Everybody in line was annoyed. Started late, ran out early, promised resupply never arrived, scrambling for paper to take addresses for mailed cards, chaos from start to finish. Total number of firearms collected could not have exceeded six dozen and based on the ones I saw, they all were junk and all were sold by people who weren’t likely to commit a crime with them anyway. You could have gotten more guns by randomly stopping cars in North Minneapolis twelve hours from now, and taken them from people who posed a more serious danger to society – the people riding around in cars after midnight with guns in their hands and trouble on their minds.
If any private business ran itself this way, the Attorney General would be all over them for Deceptive Trade Practices which is a vile form of Consumer Fraud. Not surprising to see Liberal Gun Banners acting like this but I felt sorry for the cops who got sucked into playing a part in the charade. As I was standing in line waiting for payment, I commented to one of the Range Officers “Good thing you’re getting guns away from these middle-aged White people. North Minneapolis will be a lot quieter from now on” and he grimaced in reply “Yeah, well, I can’t comment on that.” They know it’s a crock. But if the brass wants PR, at least the overtime is good.
Best of all, I met a buddy in line. He was hoping to sell his shotgun for the promised $100 – hey, it’s a single-shot 12 gauge pump-action with serial number and the camo duct tape makes it “tactical.”

I wonder if they paid off?
Joe Doakes
Apparently the Pillsbury Foundation doesn’t want that much “art“.
The Magical Number!: Another attendee at the South Minneapolis location – like Doakes, a Twin Cities attorney – writes:
I’d say more than five [people got their guns purchased by the buyback] but less than 10. There was a three gun limit that wasn’t enforced so there were a couple people at the front that brought in more than three.

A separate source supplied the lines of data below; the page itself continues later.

File: src/hw/rtl/pcr_pkg.sv
// Shared types and constants of the parameter command responder.
package pcr_pkg;

  // Command function codes
  localparam logic [7:0] FN_READ  = 8'hE1;
  localparam logic [7:0] FN_WRITE = 8'hE2;

  // Reply frame header bytes
  localparam logic [7:0] HDR_SYNC      = 8'hAA;
  localparam logic [7:0] HDR_PARAM     = 8'hAF;
  localparam logic [7:0] HDR_CHECK     = 8'hFF;
  localparam logic [7:0] HDR_ZERO      = 8'h00;
  localparam logic [7:0] PARAM_PAY_LEN = 8'h06;
  localparam logic [7:0] CHECK_PAY_LEN = 8'h03;
  localparam logic [7:0] PARAM_FN_CODE = 8'hE2;

  // Lowest parameter ID held by the store
  localparam logic [15:0] FIRST_ID = 16'd10;

  // Leading bytes before the two check bytes
  localparam int FRAME_BYTES = 10;
  localparam int CNT_W       = 4;
  localparam logic [CNT_W-1:0] READ_LEN  = 4'd10;
  localparam logic [CNT_W-1:0] WRITE_LEN = 4'd7;

  typedef struct packed {
    logic [7:0]         frame_function;
    logic [15:0]        param_id;
    logic signed [31:0] param_value;
    logic [7:0]         rx_sum_check;
    logic [7:0]         rx_add_check;
  } pcr_in_t;

  typedef struct packed {
    logic [7:0] tx_byte;
    logic       frame_end;
  } pcr_out_t;

  // Frame handed to the transmit shifter; byte 0 goes out first
  typedef struct packed {
    logic                             vld;
    logic [CNT_W-1:0]                 len;
    logic [FRAME_BYTES-1:0][7:0]      bytes;
  } pcr_load_t;

endpackage

File: src/hw/rtl/pcr_tx.sv
// Byte-serial frame transmitter that appends the sum and add check bytes.
module pcr_tx
  import pcr_pkg::*;
(
  input  logic      clk,
  input  logic      rst_n,
  input  pcr_load_t load,
  output logic      idle,
  output logic      out_valid,
  input  logic      out_ready,
  output pcr_out_t  out_data
);

  logic [CNT_W-1:0]            cnt_r, cnt_nxt;
  logic [FRAME_BYTES-1:0][7:0] sh_r, sh_nxt;
  logic [7:0]                  sc_r, sc_nxt;
  logic [7:0]                  ac_r, ac_nxt;
  logic                        out_valid_r, out_valid_nxt;
  pcr_out_t                    out_data_r, out_data_nxt;
  logic                        adv;

  assign idle      = (cnt_r == '0);
  assign out_valid = out_valid_r;
  assign out_data  = out_data_r;

  // Advance one byte when one is pending and the output register is free
  assign adv = !idle && (!out_valid_r || out_ready);

  always_comb begin
    cnt_nxt       = cnt_r;
    sh_nxt        = sh_r;
    sc_nxt        = sc_r;
    ac_nxt        = ac_r;
    out_valid_nxt = out_valid_r;
    out_data_nxt  = out_data_r;
    if (load.vld && idle) begin
      // Take a new frame: leading bytes plus two check bytes
      cnt_nxt = load.len + CNT_W'(2);
      sh_nxt  = load.bytes;
      sc_nxt  = '0;
      ac_nxt  = '0;
    end
    if (adv) begin
      cnt_nxt       = cnt_r - CNT_W'(1);
      out_valid_nxt = 1'b1;
      if (cnt_r > CNT_W'(2)) begin
        // Shift out a leading byte and fold it into the running checks
        out_data_nxt.tx_byte   = sh_r[0];
        out_data_nxt.frame_end = 1'b0;
        sc_nxt                 = sc_r + sh_r[0];
        ac_nxt                 = ac_r + sc_r + sh_r[0];
        sh_nxt                 = {8'h00, sh_r[FRAME_BYTES-1:1]};
      end else if (cnt_r == CNT_W'(2)) begin
        out_data_nxt.tx_byte   = sc_r;
        out_data_nxt.frame_end = 1'b0;
      end else begin
        out_data_nxt.tx_byte   = ac_r;
        out_data_nxt.frame_end = 1'b1;
      end
    end else if (out_ready) begin
      out_valid_nxt = 1'b0;
    end
  end

  always_ff @(posedge clk) begin
    if (!rst_n) begin
      cnt_r       <= '0;
      out_valid_r <= 1'b0;
    end else begin
      cnt_r       <= cnt_nxt;
      out_valid_r <= out_valid_nxt;
    end
  end

  // Payload registers need no reset
  always_ff @(posedge clk) begin
    sh_r       <= sh_nxt;
    sc_r       <= sc_nxt;
    ac_r       <= ac_nxt;
    out_data_r <= out_data_nxt;
  end

endmodule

The cop in full uniform said he thought they brought a couple thousand [dollars] in gift cards to start off with.
Even if it was 3,000 that’s only enough for 15 handguns. Totally inadequate.
If we assume these two attorneys’ accounts are accurate (and I do), then the Star Tribune claim that the buy-backs “took 150 guns off the street” – indicates to me that the Strib’s writer, Liz Sawyer, took the number from the Pillsbury Foundation’s press release without asking any questions.

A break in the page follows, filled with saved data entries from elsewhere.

### config.mk
export PLATFORM = sky130hd
export DESIGN_NAME = utf8_stream_validator
export DESIGN_NICKNAME = d
export VERILOG_FILES = /design/src/rtl/u8v_pkg.sv /design/src/rtl/utf8_stream_validator.sv
export SDC_FILE = /design/constraint.sdc
export NUM_CORES = 1
export LEC_CHECK = 0
export ABC_CLOCK_PERIOD_IN_PS = 6100
export BUFFER_PORTS_ARGS = -buffer_cell sky130_fd_sc_hd__buf_4
export CAP_MARGIN = 40
export CELL_PAD_IN_SITES_DETAIL_PLACEMENT = 1
export CELL_PAD_IN_SITES_GLOBAL_PLACEMENT = 2
export CORE_AREA = 2 2 98 195
export CTS_BUF_LIST = sky130_fd_sc_hd__clkbuf_8
export CTS_CLUSTER_DIAMETER = 120
export DETAILED_ROUTE_END_ITERATION = 6
export DIE_AREA = 0 0 100 197
export GPL_ROUTABILITY_DRIVEN = 0
export HOLD_SLACK_MARGIN = 0.02
export PLACE_DENSITY_LB_ADDON = 0.1
export SYNTH_ARGS = -nofsm -noshare
export SYNTH_HDL_FRONTEND = slang
export SYNTH_SLANG_ARGS = --single-unit
### constraint.sdc
create_clock -name clk -period 6.1 [get_ports clk]
set_input_delay 0.305 -clock clk [delete_from_list [all_inputs] [get_ports clk]]
set_output_delay 0.305 -clock clk [all_outputs]
set_load 0.02 [all_outputs]
### src/rtl/u8v_pkg.sv
// ----------------------------------------------------------------------------
// u8v_pkg
// Shared constants for the UTF-8 stream validator: byte class limits,
// register widths and the layout of the result side-band bits.
// ----------------------------------------------------------------------------
package u8v_pkg;

  // widths fixed by the stream format
  localparam int unsigned BYTE_BITS      = 8;
  localparam int unsigned BUDGET_BITS    = 16;
  localparam int unsigned FAULT_POS_BITS = 16;
  localparam int unsigned DUE_BITS       = 2;

  // default width of the position counters
  localparam int unsigned POSITION_BITS_DEF = 16;

  // byte budget after reset
  localparam logic [BUDGET_BITS-1:0] BUDGET_RESET = 16'hFFFF;

  // byte class limits
  localparam logic [BYTE_BITS-1:0] ASCII_LIMIT = 8'h80;  // first non-ascii byte
  localparam logic [BYTE_BITS-1:0] LEAD2_MAX   = 8'hDF;  // last 2-byte lead
  localparam logic [BYTE_BITS-1:0] LEAD3_MAX   = 8'hEF;  // last 3-byte lead
  localparam logic [BYTE_BITS-1:0] LEAD4_MAX   = 8'hF7;  // last 4-byte lead
  localparam logic [BYTE_BITS-1:0] CONT_MASK   = 8'hC0;  // continuation check mask
  localparam logic [BYTE_BITS-1:0] CONT_TAG    = 8'h80;  // continuation pattern
  localparam logic [BYTE_BITS-1:0] NUL_BYTE    = 8'h00;

  // continuations due after a lead
  localparam logic [DUE_BITS-1:0] DUE_NONE = 2'd0;
  localparam logic [DUE_BITS-1:0] DUE_ONE  = 2'd1;
  localparam logic [DUE_BITS-1:0] DUE_TWO  = 2'd2;
  localparam logic [DUE_BITS-1:0] DUE_THREE = 2'd3;

  // result tuser bit positions
  localparam int unsigned OUT_USER_BITS   = 4;
  localparam int unsigned USR_FINISHED    = 0;
  localparam int unsigned USR_VALID_RES   = 1;
  localparam int unsigned USR_ALL_ASCII   = 2;
  localparam int unsigned USR_FAULT_VALID = 3;

endpackage

### src/rtl/utf8_stream_validator.sv
// ----------------------------------------------------------------------------
// utf8_stream_validator
// Byte-serial lenient UTF-8 framing check with verdict, ascii flag and
// position of the last multibyte lead on failure.
// ----------------------------------------------------------------------------
// One byte is taken per clock cycle and every accepted byte yields exactly one
// result transaction, in the next cycle, from a result register. The scan
// state is updated by combinational logic on each accepted byte, so the
// input keeps taking a byte per cycle as long as the result side takes its
// transactions; when the result side stalls, in_tready drops until the held
// result is taken. Setting the tuser bit of a byte starts a new string. Once a
// verdict is settled (NUL at a sequence boundary, byte budget reached, or a
// framing fault) it is repeated with finished set until the next string. The
// user writes the byte budget via cfg_wr_en/cfg_wr_data while idle (unenforced).
module utf8_stream_validator #(
  parameter int unsigned POSITION_BITS = u8v_pkg::POSITION_BITS_DEF
) (
  input  logic                               clk,
  input  logic                               rst_n,
  // configuration
  input  logic                               cfg_wr_en,
  input  logic [u8v_pkg::BUDGET_BITS-1:0]    cfg_wr_data,    // byte_budget
  // byte stream in
  input  logic                               in_tvalid,
  output logic                               in_tready,
  input  logic [u8v_pkg::BYTE_BITS-1:0]      in_tdata,       // [7:0] data_byte
  input  logic [0:0]                         in_tuser,       // [0] first_byte
  // result stream out
  output logic                               out_tvalid,
  input  logic                               out_tready,
  output logic [u8v_pkg::FAULT_POS_BITS-1:0] out_tdata,      // [15:0] fault_pos
  output logic [u8v_pkg::OUT_USER_BITS-1:0]  out_tuser       // [0] finished,
                                                             // [1] valid_res,
                                                             // [2] all_ascii,
                                                             // [3] fault_pos_valid
);

  localparam int unsigned CMP_W = ((POSITION_BITS > u8v_pkg::BUDGET_BITS) ?
                                   POSITION_BITS : u8v_pkg::BUDGET_BITS) + 2;
  localparam logic [POSITION_BITS-1:0] POS_MAX = {POSITION_BITS{1'b1}};

  // configuration and scan state
  logic [u8v_pkg::BUDGET_BITS-1:0] budget_r;
  logic [u8v_pkg::DUE_BITS-1:0]    due_r,   due_nxt;
  logic                            ascii_r, ascii_nxt;
  logic [POSITION_BITS-1:0]        pos_r,   pos_nxt;
  logic [POSITION_BITS-1:0]        lead_r,  lead_nxt;
  logic                            seen_r,  seen_nxt;
  logic                            done_r,  done_nxt;
  logic                            ok_r,    ok_nxt;

  // result register
  logic                                out_valid_r;
  logic [u8v_pkg::FAULT_POS_BITS-1:0]  out_pos_r, out_pos_nxt;
  logic [u8v_pkg::OUT_USER_BITS-1:0]   out_user_r, out_user_nxt;

  logic                        in_acc;
  logic                        first;
  logic [u8v_pkg::BYTE_BITS-1:0] b;
  logic [CMP_W-1:0]            count_w;
  logic [CMP_W-1:0]            budget_w;
  logic [CMP_W-1:0]            need_w;
  logic [u8v_pkg::DUE_BITS-1:0] lead_due;
  logic [u8v_pkg::DUE_BITS-1:0] due_dec;
  logic                        bad;
  logic [CMP_W-1:0]            lead_ext;

  // handshake
  assign in_tready  = !out_valid_r || out_tready;
  assign in_acc     = in_tvalid && in_tready;
  assign out_tvalid = out_valid_r;
  assign out_tdata  = out_pos_r;
  assign out_tuser  = out_user_r;

  assign first = in_tuser[0];
  assign b     = in_tdata;

  // next scan state for the byte at the input
  always_comb begin
    // a new string starts from a clean scan
    if (first) begin
      due_nxt   = u8v_pkg::DUE_NONE;
      ascii_nxt = 1'b1;
      pos_nxt   = '0;
      lead_nxt  = '0;
      seen_nxt  = 1'b0;
      done_nxt  = 1'b0;
      ok_nxt    = 1'b1;
    end else begin
      due_nxt   = due_r;
      ascii_nxt = ascii_r;
      pos_nxt   = pos_r;
      lead_nxt  = lead_r;
      seen_nxt  = seen_r;
      done_nxt  = done_r;
      ok_nxt    = ok_r;
    end

    count_w  = CMP_W'(pos_nxt) + CMP_W'(1);
    budget_w = CMP_W'(budget_r);

    if (b <= u8v_pkg::LEAD2_MAX) begin
      lead_due = u8v_pkg::DUE_ONE;
    end else if (b <= u8v_pkg::LEAD3_MAX) begin
      lead_due = u8v_pkg::DUE_TWO;
    end else begin
      lead_due = u8v_pkg::DUE_THREE;
    end
    need_w  = count_w + CMP_W'(lead_due);
    due_dec = due_nxt - u8v_pkg::DUE_ONE;

    if (!done_nxt) begin
      if (due_nxt == u8v_pkg::DUE_NONE) begin
        // sequence boundary
        if (b == u8v_pkg::NUL_BYTE) begin
          done_nxt = 1'b1;
          ok_nxt   = 1'b1;
        end else if (b < u8v_pkg::ASCII_LIMIT) begin
          if (count_w >= budget_w) begin
            done_nxt = 1'b1;
            ok_nxt   = 1'b1;
          end
        end else begin
          ascii_nxt = 1'b0;
          lead_nxt  = pos_nxt;
          seen_nxt  = 1'b1;
          if (b > u8v_pkg::LEAD4_MAX) begin
            done_nxt = 1'b1;
            ok_nxt   = 1'b0;
          end else if (need_w > budget_w && need_w > CMP_W'(1)) begin
            // sequence would run past the budget
            done_nxt = 1'b1;
            ok_nxt   = 1'b0;
          end else begin
            due_nxt = lead_due;
          end
        end
      end else begin
        // inside a sequence
        if ((b & u8v_pkg::CONT_MASK) != u8v_pkg::CONT_TAG) begin
          done_nxt = 1'b1;
          ok_nxt   = 1'b0;
        end else begin
          due_nxt = due_dec;
          if (due_dec == u8v_pkg::DUE_NONE && count_w >= budget_w) begin
            done_nxt = 1'b1;
            ok_nxt   = 1'b1;
          end
        end
      end
      // saturating byte count
      if (pos_nxt != POS_MAX) begin
        pos_nxt = pos_nxt + POSITION_BITS'(1);
      end
    end

    // result fields from the updated state
    bad      = done_nxt && !ok_nxt;
    lead_ext = CMP_W'(lead_nxt);
    out_user_nxt = '0;
    out_user_nxt[u8v_pkg::USR_FINISHED]    = done_nxt;
    out_user_nxt[u8v_pkg::USR_VALID_RES]   = !bad;
    out_user_nxt[u8v_pkg::USR_ALL_ASCII]   = ascii_nxt;
    out_user_nxt[u8v_pkg::USR_FAULT_VALID] = bad && seen_nxt;
    out_pos_nxt = (bad && seen_nxt) ? lead_ext[u8v_pkg::FAULT_POS_BITS-1:0] : '0;
  end

  // state, configuration and result registers
  always_ff @(posedge clk) begin
    if (!rst_n) begin
      budget_r    <= u8v_pkg::BUDGET_RESET;
      due_r       <= u8v_pkg::DUE_NONE;
      ascii_r     <= 1'b1;
      pos_r       <= '0;
      lead_r      <= '0;
      seen_r      <= 1'b0;
      done_r      <= 1'b0;
      ok_r        <= 1'b1;
      out_valid_r <= 1'b0;
    end else begin
      if (cfg_wr_en) begin
        budget_r <= cfg_wr_data;
      end
      if (in_acc) begin
        due_r       <= due_nxt;
        ascii_r     <= ascii_nxt;
        pos_r       <= pos_nxt;
        lead_r      <= lead_nxt;
        seen_r      <= seen_nxt;
        done_r      <= done_nxt;
        ok_r        <= ok_nxt;
        out_valid_r <= 1'b1;
      end else if (out_tready) begin
        out_valid_r <= 1'b0;
      end
    end
  end

  // result payload, loaded with each transaction
  always_ff @(posedge clk) begin
    if (in_acc) begin
      out_pos_r  <= out_pos_nxt;
      out_user_r <= out_user_nxt;
    end
  end

endmodule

And further evidence Ms. Sawyer has some learning to do about this issue (emphasis added):
Long after the buyback closed, a Brainerd man stood nearby with a cardboard sign reading “Will Pay More 4 Guns.” He said he was hoping to buy some antique weapons with historical value. He typically only asks sellers for an ID and their permit to carry.
And right there, Sawyer and the Strib play into the hysteria, and prove they don’t know what they’re talking about.
The permit means they have a clean criminal record. You have to prove you have a clean record to get the permit in the first place.
But I’ll cut Sawyer some slack, if only for this quote:
Others criticized the event for failing to attract the kind of firearms typically used in shootings. “There are police here,” said Phillip Murphy, owner of a North Side flower shop. “The bad guys know that and aren’t coming.”
Well, duh. Gun buybacks are to street crime what the TSA line is to hijackings; theater to make you think something is being done. It’s like the people in the dreamsicle shirts with their sanctimonious rallies far from where the violence is; giving old, hacked-out guns to “artists” just makes people in the non-profit community feel better about ignoring all those dead black people.